Let $$f : R \rightarrow R$$ be a function such that $$f(2) = 4$$ and $$f'(2) = 1$$. Then, the value of $$\lim_{x \to 2} \frac{x^2 f(2) - 4f(x)}{x - 2}$$ is equal to:

We have to evaluate the limit

$$\lim_{x\to 2}\frac{x^{2}\,f(2)-4\,f(x)}{x-2}.$$

The data given in the question are

$$f(2)=4\qquad\text{and}\qquad f'(2)=1.$$

First, substitute the value of $$f(2)$$ in the numerator:

$$x^{2}f(2)-4f(x)=x^{2}\cdot 4-4f(x)=4x^{2}-4f(x).$$

So the limit becomes

$$\lim_{x\to 2}\frac{4x^{2}-4f(x)}{x-2} =4\,\lim_{x\to 2}\frac{x^{2}-f(x)}{x-2}.$$

Now split the fraction in the bracket into two separate differences by adding and subtracting the same quantity 4 inside the numerator:

$$x^{2}-f(x)=\bigl(x^{2}-4\bigr)+\bigl(4-f(x)\bigr).$$

Hence,

$$\frac{x^{2}-f(x)}{x-2} =\frac{x^{2}-4}{x-2}+\frac{4-f(x)}{x-2}.$$

We shall evaluate the two limits that appear on the right separately.

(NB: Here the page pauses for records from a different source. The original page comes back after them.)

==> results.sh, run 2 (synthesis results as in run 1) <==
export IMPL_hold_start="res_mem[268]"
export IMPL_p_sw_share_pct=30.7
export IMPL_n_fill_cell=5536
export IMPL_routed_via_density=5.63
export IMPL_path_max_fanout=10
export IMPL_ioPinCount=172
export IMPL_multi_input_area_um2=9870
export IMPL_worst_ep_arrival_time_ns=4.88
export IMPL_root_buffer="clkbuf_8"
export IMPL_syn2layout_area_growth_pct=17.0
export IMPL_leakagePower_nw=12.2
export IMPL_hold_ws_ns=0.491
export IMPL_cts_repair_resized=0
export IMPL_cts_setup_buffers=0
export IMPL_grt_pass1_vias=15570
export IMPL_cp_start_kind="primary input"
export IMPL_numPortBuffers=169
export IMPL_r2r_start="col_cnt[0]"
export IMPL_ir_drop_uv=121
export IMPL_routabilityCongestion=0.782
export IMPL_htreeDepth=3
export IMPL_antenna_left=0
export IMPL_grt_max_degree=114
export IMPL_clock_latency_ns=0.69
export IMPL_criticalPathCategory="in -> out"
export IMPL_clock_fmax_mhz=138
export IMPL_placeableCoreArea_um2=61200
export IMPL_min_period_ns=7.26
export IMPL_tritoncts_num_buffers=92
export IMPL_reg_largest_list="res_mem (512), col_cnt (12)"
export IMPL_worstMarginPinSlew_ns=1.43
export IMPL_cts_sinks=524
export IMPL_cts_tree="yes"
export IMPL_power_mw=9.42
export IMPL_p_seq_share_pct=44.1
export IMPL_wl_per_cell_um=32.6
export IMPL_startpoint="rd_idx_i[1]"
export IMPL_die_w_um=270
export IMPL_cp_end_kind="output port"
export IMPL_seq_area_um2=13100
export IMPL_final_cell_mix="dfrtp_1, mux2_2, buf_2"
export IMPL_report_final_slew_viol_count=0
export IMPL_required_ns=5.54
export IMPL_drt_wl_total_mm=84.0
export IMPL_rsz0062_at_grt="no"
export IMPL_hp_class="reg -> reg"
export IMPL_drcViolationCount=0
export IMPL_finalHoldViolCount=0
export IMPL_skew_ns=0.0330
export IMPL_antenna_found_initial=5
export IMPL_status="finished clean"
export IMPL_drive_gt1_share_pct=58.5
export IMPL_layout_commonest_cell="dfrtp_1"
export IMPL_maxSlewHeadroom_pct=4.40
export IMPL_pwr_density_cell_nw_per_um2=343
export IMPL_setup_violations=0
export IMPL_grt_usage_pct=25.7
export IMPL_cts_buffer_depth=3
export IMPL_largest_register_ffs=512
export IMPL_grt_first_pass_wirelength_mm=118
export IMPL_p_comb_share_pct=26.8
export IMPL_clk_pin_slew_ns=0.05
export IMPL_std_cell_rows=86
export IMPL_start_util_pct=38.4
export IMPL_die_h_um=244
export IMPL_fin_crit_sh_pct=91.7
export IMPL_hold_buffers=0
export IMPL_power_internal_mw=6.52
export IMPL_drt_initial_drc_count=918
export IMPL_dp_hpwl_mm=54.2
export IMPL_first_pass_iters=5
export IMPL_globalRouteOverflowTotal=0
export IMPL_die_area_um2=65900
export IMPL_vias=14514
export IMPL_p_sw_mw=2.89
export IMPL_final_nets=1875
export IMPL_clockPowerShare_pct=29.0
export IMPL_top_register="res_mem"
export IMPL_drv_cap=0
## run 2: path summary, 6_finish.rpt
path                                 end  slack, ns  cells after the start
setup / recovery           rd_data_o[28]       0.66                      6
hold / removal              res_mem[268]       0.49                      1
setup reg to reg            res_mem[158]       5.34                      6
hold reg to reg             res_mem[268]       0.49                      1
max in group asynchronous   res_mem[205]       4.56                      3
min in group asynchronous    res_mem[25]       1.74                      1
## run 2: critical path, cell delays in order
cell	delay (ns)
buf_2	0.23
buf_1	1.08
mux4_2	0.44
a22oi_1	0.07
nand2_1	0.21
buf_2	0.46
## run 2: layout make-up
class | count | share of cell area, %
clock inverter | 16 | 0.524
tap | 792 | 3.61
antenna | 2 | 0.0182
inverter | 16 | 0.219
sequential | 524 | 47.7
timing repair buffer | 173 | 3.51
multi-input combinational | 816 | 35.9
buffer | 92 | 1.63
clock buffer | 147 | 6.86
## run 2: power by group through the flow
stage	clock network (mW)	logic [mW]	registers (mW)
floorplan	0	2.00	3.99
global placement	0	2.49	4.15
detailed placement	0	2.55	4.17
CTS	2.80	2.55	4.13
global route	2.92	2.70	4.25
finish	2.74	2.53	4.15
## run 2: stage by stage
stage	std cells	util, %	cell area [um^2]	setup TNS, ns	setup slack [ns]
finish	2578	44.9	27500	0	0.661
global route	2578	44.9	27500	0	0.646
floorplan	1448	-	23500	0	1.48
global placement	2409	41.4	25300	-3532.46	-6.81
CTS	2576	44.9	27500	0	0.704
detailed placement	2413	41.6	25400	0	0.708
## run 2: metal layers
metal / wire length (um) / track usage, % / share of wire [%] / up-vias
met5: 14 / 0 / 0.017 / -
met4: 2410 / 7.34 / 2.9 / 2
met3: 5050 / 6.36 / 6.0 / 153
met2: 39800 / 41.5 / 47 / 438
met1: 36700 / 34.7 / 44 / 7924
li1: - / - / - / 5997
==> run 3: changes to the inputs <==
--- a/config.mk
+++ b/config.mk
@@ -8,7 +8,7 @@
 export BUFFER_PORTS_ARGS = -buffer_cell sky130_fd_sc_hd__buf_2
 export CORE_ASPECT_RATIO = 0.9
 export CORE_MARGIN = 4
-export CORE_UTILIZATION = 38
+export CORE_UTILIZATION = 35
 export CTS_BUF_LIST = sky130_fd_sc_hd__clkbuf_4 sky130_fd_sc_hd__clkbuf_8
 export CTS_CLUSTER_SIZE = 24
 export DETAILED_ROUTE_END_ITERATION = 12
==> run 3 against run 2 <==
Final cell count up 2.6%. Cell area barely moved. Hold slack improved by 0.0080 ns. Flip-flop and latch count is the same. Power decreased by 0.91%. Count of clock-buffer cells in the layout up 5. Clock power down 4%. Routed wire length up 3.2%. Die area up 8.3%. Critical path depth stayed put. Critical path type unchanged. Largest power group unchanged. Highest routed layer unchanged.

First limit. Using the algebraic identity $$x^{2}-4=(x-2)(x+2),$$ we have

$$\frac{x^{2}-4}{x-2}=x+2,$$

which tends to

$$\lim_{x\to 2}(x+2)=4.$$

Second limit. Observe that

$$\frac{4-f(x)}{x-2}=-\frac{f(x)-4}{x-2}.$$

By the definition of the derivative,

$$\lim_{x\to 2}\frac{f(x)-f(2)}{x-2}=f'(2)=1.$$

Replacing $$f(2)$$ by 4, we get

$$\lim_{x\to 2}\frac{f(x)-4}{x-2}=1.$$

Therefore,

$$\lim_{x\to 2}\frac{4-f(x)}{x-2}=-1.$$

Putting the two limits back together, we obtain

$$\lim_{x\to 2}\frac{x^{2}-f(x)}{x-2} =\;4+(-1)=3.$$

Finally, multiply by the factor 4 that we had taken out earlier:

$$\lim_{x\to 2}\frac{x^{2}f(2)-4f(x)}{x-2} =4\times 3=12.$$

Hence, the correct answer is Option D.